Dorsolateral prefrontal cortex transcranial magnetic stimulation and electrode implant for intractable tinnitus
Faculty of Medicine and Health Sciences
, p. 778-784
University of Antwerp
OBJECTIVE: Tinnitus is a distressing symptom that affects up to 15% of the population; no satisfactory treatment exists. We present a novel surgical approach for the treatment of intractable tinnitus based on electrical extradural stimulation of the dorsolateral prefrontal cortex via an electrode implant. Tinnitus can be considered an auditory phantom phenomenon similar to deafferentation pain in the somatosensory system. It is characterized by gamma-band activity in the frontal cortex that can be visualized with the use of electroencephalography, magnetoencephalography, and functional magnetic resonance imaging (fMRI).

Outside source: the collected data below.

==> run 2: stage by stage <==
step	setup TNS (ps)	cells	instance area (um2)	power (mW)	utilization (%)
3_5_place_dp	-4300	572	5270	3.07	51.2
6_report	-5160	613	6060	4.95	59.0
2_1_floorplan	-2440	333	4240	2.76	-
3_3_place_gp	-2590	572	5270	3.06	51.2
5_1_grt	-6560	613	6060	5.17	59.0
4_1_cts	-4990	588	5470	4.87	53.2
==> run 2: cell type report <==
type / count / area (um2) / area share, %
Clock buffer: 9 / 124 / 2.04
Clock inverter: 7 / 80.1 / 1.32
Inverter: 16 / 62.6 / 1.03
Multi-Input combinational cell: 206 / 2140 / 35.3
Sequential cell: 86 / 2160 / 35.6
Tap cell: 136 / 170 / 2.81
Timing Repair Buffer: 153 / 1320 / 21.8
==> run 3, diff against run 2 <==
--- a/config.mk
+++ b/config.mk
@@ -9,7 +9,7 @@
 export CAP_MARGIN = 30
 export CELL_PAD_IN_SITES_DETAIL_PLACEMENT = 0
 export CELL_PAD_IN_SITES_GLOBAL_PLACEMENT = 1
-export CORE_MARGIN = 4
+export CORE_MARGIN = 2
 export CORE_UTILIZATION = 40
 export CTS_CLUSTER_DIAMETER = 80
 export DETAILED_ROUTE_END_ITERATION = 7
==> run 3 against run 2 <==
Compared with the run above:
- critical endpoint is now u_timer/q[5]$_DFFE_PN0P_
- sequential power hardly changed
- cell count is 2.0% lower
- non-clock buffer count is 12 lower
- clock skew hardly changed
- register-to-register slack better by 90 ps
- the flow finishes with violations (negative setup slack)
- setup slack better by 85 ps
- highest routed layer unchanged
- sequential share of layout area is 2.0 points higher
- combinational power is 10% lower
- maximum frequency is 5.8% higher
### src/logic/buck_rail_supervisor_dvs.sv
`timescale 1ns/1ps
// Operation
// - Sink current limit enabled at reset; software may clear it.
// - ADC channel 4 carries current of the single selected buck rail.
// - Thermal monitoring enabled at reset; status shown while enabled.
// - Rails 1 and 2 share one sensor; 3 and 5 own; 4 none.
// - Over-limit on enabled buck rail sets short flag, forces rail off.
// - Any buck short flag raises interrupt unless short mask set.
// - Buck short flags clear on read or reset, releasing the shutoff.
// - Linear rail shorts latch, shut off and clear identically.
// - Shutoff only after short persists between 155 and 185 us.
// - Start-up counter masks shutdown until 2 ms pass without rail enabling.
// - Good output uses voltage plus current, or current only, per type.
// - Each good source maskable; after reset only rail 1 unmasked.
// - Voltage check masked while rail ramps under scaling command.
// - Comparator-mode bit adds ADC current result as a good source.
// - Dual phase: mask bit 0 governs combined rail, bit 1 forced masked.
// - Roof/floor: active pin selects primary, inactive selects alternate.
// - Alternate setting zero turns rail off while selected.
// - Without roof/floor, command bit picks primary or alternate, primary default.
// - Combined rail auto-switches phase by load unless forced single by field; the dual setting still follows load.
// - Primary setting zero disables the buck rail while primary is selected.
module buck_rail_supervisor_dvs #(
  parameter int SHORT_CYC   = buck_supervisor_pkg::SHORT_CYCLES,
  parameter int STARTUP_CYC = buck_supervisor_pkg::STARTUP_CYCLES,
  parameter int SLEW_CYC    = buck_supervisor_pkg::SLEW_STEP_CYCLES
) (
  // Clock and reset
  input  wire logic                                       MCLK,
  input  wire logic                                       RESET_N,
  // Device enable and rail requests
  input  wire logic                                       DEVICE_ENABLE,
  input  wire logic [buck_supervisor_pkg::NUM_BUCK-1:0]   BUCK_ENABLE_REQ,
  input  wire logic [buck_supervisor_pkg::NUM_LINEAR-1:0] LINEAR_ENABLE_REQ,
  // Control pins
  input  wire logic                                       SLEEP_REQUEST_PIN,
  input  wire logic                                       CONTROL_PIN_A,
  input  wire logic                                       CONTROL_PIN_B,
  input  wire logic [buck_supervisor_pkg::MAP_W-1:0]      SLEEP_PIN_RAIL_MAP,
  input  wire logic [buck_supervisor_pkg::MAP_W-1:0]      PIN_A_RAIL_MAP,
  input  wire logic [buck_supervisor_pkg::MAP_W-1:0]      PIN_B_RAIL_MAP,
  // Voltage settings for scaling rails 1, 2, combined and 3
  input  wire logic [4*buck_supervisor_pkg::VOLTAGE_SELECT_FIELD_W-1:0]   PRIMARY_VOLTAGE_SETTING,
  input  wire logic [4*buck_supervisor_pkg::VOLTAGE_SELECT_FIELD_W-1:0]   ALTERNATE_VOLTAGE_SETTING,
  input  wire logic [3:0]                                 ROOF_FLOOR_EN,
  input  wire logic [3:0]                                 FORCE_CMD,
  // Combined rail configuration
  input  wire logic                                       DUAL_PHASE_OTP,
  input  wire logic [1:0]                                 PHASE_FORCE_FIELD,
  input  wire logic                                       HEAVY_LOAD,
  // Software controls
  input  wire logic                                       SINK_LIMIT_DISABLE,
  input  wire logic                                       BUCK_THERMAL_DISABLE,
  input  wire logic [2:0]                                 CURRENT_MONITOR_SELECT,
  input  wire logic                                       SHORT_IRQ_MASK,
  input  wire logic                                       GOOD_TYPE_CURRENT_ONLY,
  input  wire logic                                       ADC_CURRENT_IN_GOOD_EN,
  input  wire logic [4:0]                                 GOOD_SOURCE_MASK_A,
  input  wire logic                                       GOOD_SOURCE_MASK_B,
  input  wire logic                                       MASK_WRITE,
  input  wire logic                                       BUCK_FLAGS_READ,
  input  wire logic                                       LINEAR_FLAGS_READ,
  // Analog sense
  input  wire logic [buck_supervisor_pkg::NUM_BUCK-1:0]   BUCK_OVER_LIMIT,
  input  wire logic [buck_supervisor_pkg::NUM_LINEAR-1:0] LINEAR_OVER_LIMIT,
  input  wire logic [buck_supervisor_pkg::NUM_BUCK-1:0]   BUCK_VOLTAGE_OK,
  input  wire logic                                       ADC_CURRENT_OK,
  input  wire logic [2:0]                                 THERMAL_SENSE,
  // Outputs
  output logic                                            SINK_LIMIT_ENABLE,
  output logic                                            BUCK_THERMAL_ENABLE,
  output logic [2:0]                                      BUCK_THERMAL_FLAGS,
  output logic [2:0]                                      ADC_CH4_RAIL,
  output logic [buck_supervisor_pkg::NUM_BUCK-1:0]        BUCK_SHORT_FLAGS,
  output logic [buck_supervisor_pkg::NUM_LINEAR-1:0]      LINEAR_SHORT_FLAGS,
  output logic [buck_supervisor_pkg::NUM_BUCK-1:0]        BUCK_RAIL_ON,
  output logic [buck_supervisor_pkg::NUM_LINEAR-1:0]      LINEAR_RAIL_ON,
  output logic                                            SHORT_IRQ,
  output logic                                            POWER_GOOD,
  output logic [4*buck_supervisor_pkg::VOLTAGE_SELECT_FIELD_W-1:0]        VOLTAGE_NOW,
  output logic                                            DUAL_PHASE_ACTIVE
);

  localparam int NB = buck_supervisor_pkg::NUM_BUCK;
  localparam int NL = buck_supervisor_pkg::NUM_LINEAR;
  localparam int VW = buck_supervisor_pkg::VOLTAGE_SELECT_FIELD_W;
  localparam int NR = NB + NL;

  // ****************************************
  // Helpers
  // ****************************************
  function automatic logic pin_for_rail(input logic [3:0] map_s, input logic [3:0] map_a,
                                        input logic [3:0] map_b, input int idx,
                                        input logic ps, input logic pa, input logic pb);
    logic r;
    r = 1'b0;
    if (map_s[idx]) begin
      r = r | ps;
    end
    if (map_a[idx]) begin
      r = r | pa;
    end
    if (map_b[idx]) begin
      r = r | pb;
    end
    return r;
  endfunction

  // ****************************************
  // Software settings
  // ****************************************
  logic [4:0] good_mask_a_q;
  logic       good_mask_b_q;

  always_ff @(posedge MCLK or negedge RESET_N) begin
    if (!RESET_N) begin
      good_mask_a_q <= buck_supervisor_pkg::GOOD_MASK_A_RST;
      good_mask_b_q <= buck_supervisor_pkg::GOOD_MASK_B_RST;
    end else if (MASK_WRITE) begin
      good_mask_a_q <= GOOD_SOURCE_MASK_A;
      good_mask_b_q <= GOOD_SOURCE_MASK_B;
    end
  end

  always_ff @(posedge MCLK or negedge RESET_N) begin
    if (!RESET_N) begin
      SINK_LIMIT_ENABLE   <= buck_supervisor_pkg::SINK_LIMIT_RST;
      BUCK_THERMAL_ENABLE <= buck_supervisor_pkg::THERMAL_EN_RST;
      BUCK_THERMAL_FLAGS  <= 3'h0;
      ADC_CH4_RAIL        <= buck_supervisor_pkg::MON_SEL_NONE;
    end else begin
      SINK_LIMIT_ENABLE   <= !SINK_LIMIT_DISABLE;
      BUCK_THERMAL_ENABLE <= !BUCK_THERMAL_DISABLE;
      // Sensor 0 serves rails 1 and 2 together, 1 serves rail 3, 2 serves rail 5.
      BUCK_THERMAL_FLAGS  <= BUCK_THERMAL_DISABLE ? 3'h0 : THERMAL_SENSE;
      ADC_CH4_RAIL        <= CURRENT_MONITOR_SELECT;
    end
  end

  // ****************************************
  // Start-up short masking counter
  // ****************************************
  logic [NR-1:0] req_q;
  logic [31:0]   start_cnt_q;
  logic          start_mask_q;
  logic          rail_rise;

  assign rail_rise = |({BUCK_ENABLE_REQ, LINEAR_ENABLE_REQ} & ~req_q);

  always_ff @(posedge MCLK or negedge RESET_N) begin
    if (!RESET_N) begin
      req_q        <= '0;
      start_cnt_q  <= 32'h0000_0000;
      start_mask_q <= 1'b1;
    end else begin
      req_q <= {BUCK_ENABLE_REQ, LINEAR_ENABLE_REQ};
      if (!DEVICE_ENABLE || rail_rise) begin
        start_cnt_q  <= 32'h0000_0000;
        start_mask_q <= 1'b1;
      end else if (start_cnt_q >= 32'(STARTUP_CYC - 1)) begin
        start_mask_q <= 1'b0;
      end else begin
        start_cnt_q <= start_cnt_q + 32'h0000_0001;
      end
    end
  end

  // ****************************************
  // Short persistence filter and latched flags
  // ****************************************
  // A counter per rail; one dropout of the comparator restarts it, so a
  // chattering fault is tolerated until it holds steady.
  logic [NR-1:0]  over_all;
  logic [NR-1:0]  en_all;
  logic [NR-1:0]  persist;
  logic [17:0]    filt_q [NR];

  assign over_all = {BUCK_OVER_LIMIT, LINEAR_OVER_LIMIT};

  for (genvar i = 0; i < NR; i++) begin : g_filt
    assign persist[i] = (filt_q[i] >= 18'(SHORT_CYC - 1)) && over_all[i];
    always_ff @(posedge MCLK or negedge RESET_N) begin
      if (!RESET_N) begin
        filt_q[i] <= 18'h0_0000;
      end else if (over_all[i] && en_all[i]) begin
        if (filt_q[i] < 18'(SHORT_CYC - 1)) begin
          filt_q[i] <= filt_q[i] + 18'h0_0001;
        end
      end else begin
        filt_q[i] <= 18'h0_0000;
      end
    end
  end

  logic [NB-1:0] buck_set;
  logic [NL-1:0] lin_set;

  assign buck_set = persist[NR-1:NL] & en_all[NR-1:NL] & {NB{!start_mask_q}};
  assign lin_set  = persist[NL-1:0] & en_all[NL-1:0] & {NL{!start_mask_q}};

  always_ff @(posedge MCLK or negedge RESET_N) begin
    if (!RESET_N) begin
      BUCK_SHORT_FLAGS <= '0;
    end else begin
      // A new short arriving during the read stays set.
      BUCK_SHORT_FLAGS <= (BUCK_FLAGS_READ ? '0 : BUCK_SHORT_FLAGS) | buck_set;
    end
  end

  always_ff @(posedge MCLK or negedge RESET_N) begin
    if (!RESET_N) begin
      LINEAR_SHORT_FLAGS <= '0;
    end else begin
      LINEAR_SHORT_FLAGS <= (LINEAR_FLAGS_READ ? '0 : LINEAR_SHORT_FLAGS) | lin_set;
    end
  end

  assign SHORT_IRQ = |BUCK_SHORT_FLAGS && !SHORT_IRQ_MASK;

  // ****************************************
  // Voltage target selection and slewing
  // ****************************************
  logic [3:0]    dvs_sel_primary;
  logic [VW-1:0] target   [4];
  logic [VW-1:0] vnow_q   [4];
  logic [15:0]   slew_q   [4];
  logic [3:0]    ramping;
  logic [3:0]    dvs_off;

  for (genvar r = 0; r < 4; r++) begin : g_dvs
    always_comb begin
      if (ROOF_FLOOR_EN[r]) begin
        dvs_sel_primary[r] = pin_for_rail(SLEEP_PIN_RAIL_MAP, PIN_A_RAIL_MAP, PIN_B_RAIL_MAP,
                                          r, SLEEP_REQUEST_PIN, CONTROL_PIN_A,
                                          CONTROL_PIN_B);
      end else begin
        dvs_sel_primary[r] = !FORCE_CMD[r];
      end
    end
    assign target[r]  = dvs_sel_primary[r] ? PRIMARY_VOLTAGE_SETTING[r*VW +: VW]
                                           : ALTERNATE_VOLTAGE_SETTING[r*VW +: VW];
    assign dvs_off[r] = (target[r] == '0);
    assign ramping[r] = !dvs_off[r] && (vnow_q[r] != target[r]);
    assign VOLTAGE_NOW[r*VW +: VW] = vnow_q[r];

    always_ff @(posedge MCLK or negedge RESET_N) begin
      if (!RESET_N) begin
        vnow_q[r] <= '0;
        slew_q[r] <= 16'h0000;
      end else if (dvs_off[r]) begin
        vnow_q[r] <= '0;
        slew_q[r] <= 16'h0000;
      end else if (vnow_q[r] == '0) begin
        vnow_q[r] <= target[r];
        slew_q[r] <= 16'h0000;
      end else if (ramping[r]) begin
        if (slew_q[r] >= 16'(SLEW_CYC - 1)) begin
          slew_q[r] <= 16'h0000;
          vnow_q[r] <= (vnow_q[r] < target[r]) ? vnow_q[r] + VW'(1)
                                               : vnow_q[r] - VW'(1);
        end else begin
          slew_q[r] <= slew_q[r] + 16'h0001;
        end
      end
    end
  end

  // ****************************************
  // Rail enables and phase control
  // ****************************************
  logic [NB-1:0] buck_run;

  always_comb begin
    buck_run = BUCK_ENABLE_REQ;
    // Index 0..1 single rails, index 2 is rail 3; the combined rail drives index 0.
    buck_run[0] = BUCK_ENABLE_REQ[0] && !dvs_off[DUAL_PHASE_OTP ? 2 : 0];
    buck_run[1] = BUCK_ENABLE_REQ[1] && !dvs_off[1] && !DUAL_PHASE_OTP;
    buck_run[2] = BUCK_ENABLE_REQ[2] && !dvs_off[3];
  end

  assign en_all         = {buck_run, LINEAR_ENABLE_REQ};
  assign BUCK_RAIL_ON   = buck_run & ~BUCK_SHORT_FLAGS;
  assign LINEAR_RAIL_ON = LINEAR_ENABLE_REQ & ~LINEAR_SHORT_FLAGS;

  always_ff @(posedge MCLK or negedge RESET_N) begin
    if (!RESET_N) begin
      DUAL_PHASE_ACTIVE <= 1'b0;
    end else if (!DUAL_PHASE_OTP) begin
      DUAL_PHASE_ACTIVE <= 1'b0;
    end else begin
      case (PHASE_FORCE_FIELD)
        buck_supervisor_pkg::PHASE_SINGLE: DUAL_PHASE_ACTIVE <= 1'b0;
        // Forcing dual phase into no load is unstable, so it still needs load.
        buck_supervisor_pkg::PHASE_DUAL:   DUAL_PHASE_ACTIVE <= HEAVY_LOAD;
        default:                           DUAL_PHASE_ACTIVE <= HEAVY_LOAD;
      endcase
    end
  end

  // ****************************************
  // Power good
  // ****************************************
  logic [NB-1:0] eff_mask;
  logic [NB-1:0] src_good;
  logic [NB-1:0] v_ramp;

  always_comb begin
    v_ramp    = '0;
    v_ramp[0] = ramping[DUAL_PHASE_OTP ? 2 : 0];
    v_ramp[1] = ramping[1];
    v_ramp[2] = ramping[3];
    eff_mask  = good_mask_a_q;
    if (DUAL_PHASE_OTP) begin
      eff_mask[1] = 1'b1;
    end
  end

  for (genvar k = 0; k < NB; k++) begin : g_good
    assign src_good[k] = eff_mask[k] || (!BUCK_OVER_LIMIT[k] &&
                         (GOOD_TYPE_CURRENT_ONLY || BUCK_VOLTAGE_OK[k] || v_ramp[k]));
  end

  always_ff @(posedge MCLK or negedge RESET_N) begin
    if (!RESET_N) begin
      POWER_GOOD <= 1'b0;
    end else begin
      POWER_GOOD <= &src_good && (good_mask_b_q || !ADC_CURRENT_IN_GOOD_EN ||
                    ADC_CURRENT_OK);
    end
  end

endmodule // buck_rail_supervisor_dvs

CASE DESCRIPTION: Transcranial magnetic stimulation (TMS) is a noninvasive technique capable of modulating the ongoing activity of the human brain. When linked with a neuronavigation system, fMRI-guided frontal cortex TMS can be performed in a placebo-controlled way. If it is successful in suppressing tinnitus, this focal and temporary effect can be maintained in perpetuity by implanting a cortical electrode. A neuronavigation-based auditory fMRI-guided frontal cortex TMS session was performed in a patient experiencing intractable tinnitus, yielding 50% tinnitus suppression. Two extradural electrodes were subsequently implanted, also based on auditory fMRI-guided navigation. Post-operatively the tinnitus has improved by 66.67% and progressively continues to improve for more than one year. CONCLUSION: Focal extradural electrical stimulation of the dorsolateral prefrontal cortex at the area of cortical plasticity is capable of suppressing contralateral tinnitus partially. TMS might be a possible method for noninvasive studies of surgical candidates for implantation of stimulating electrodes for tinnitus suppression.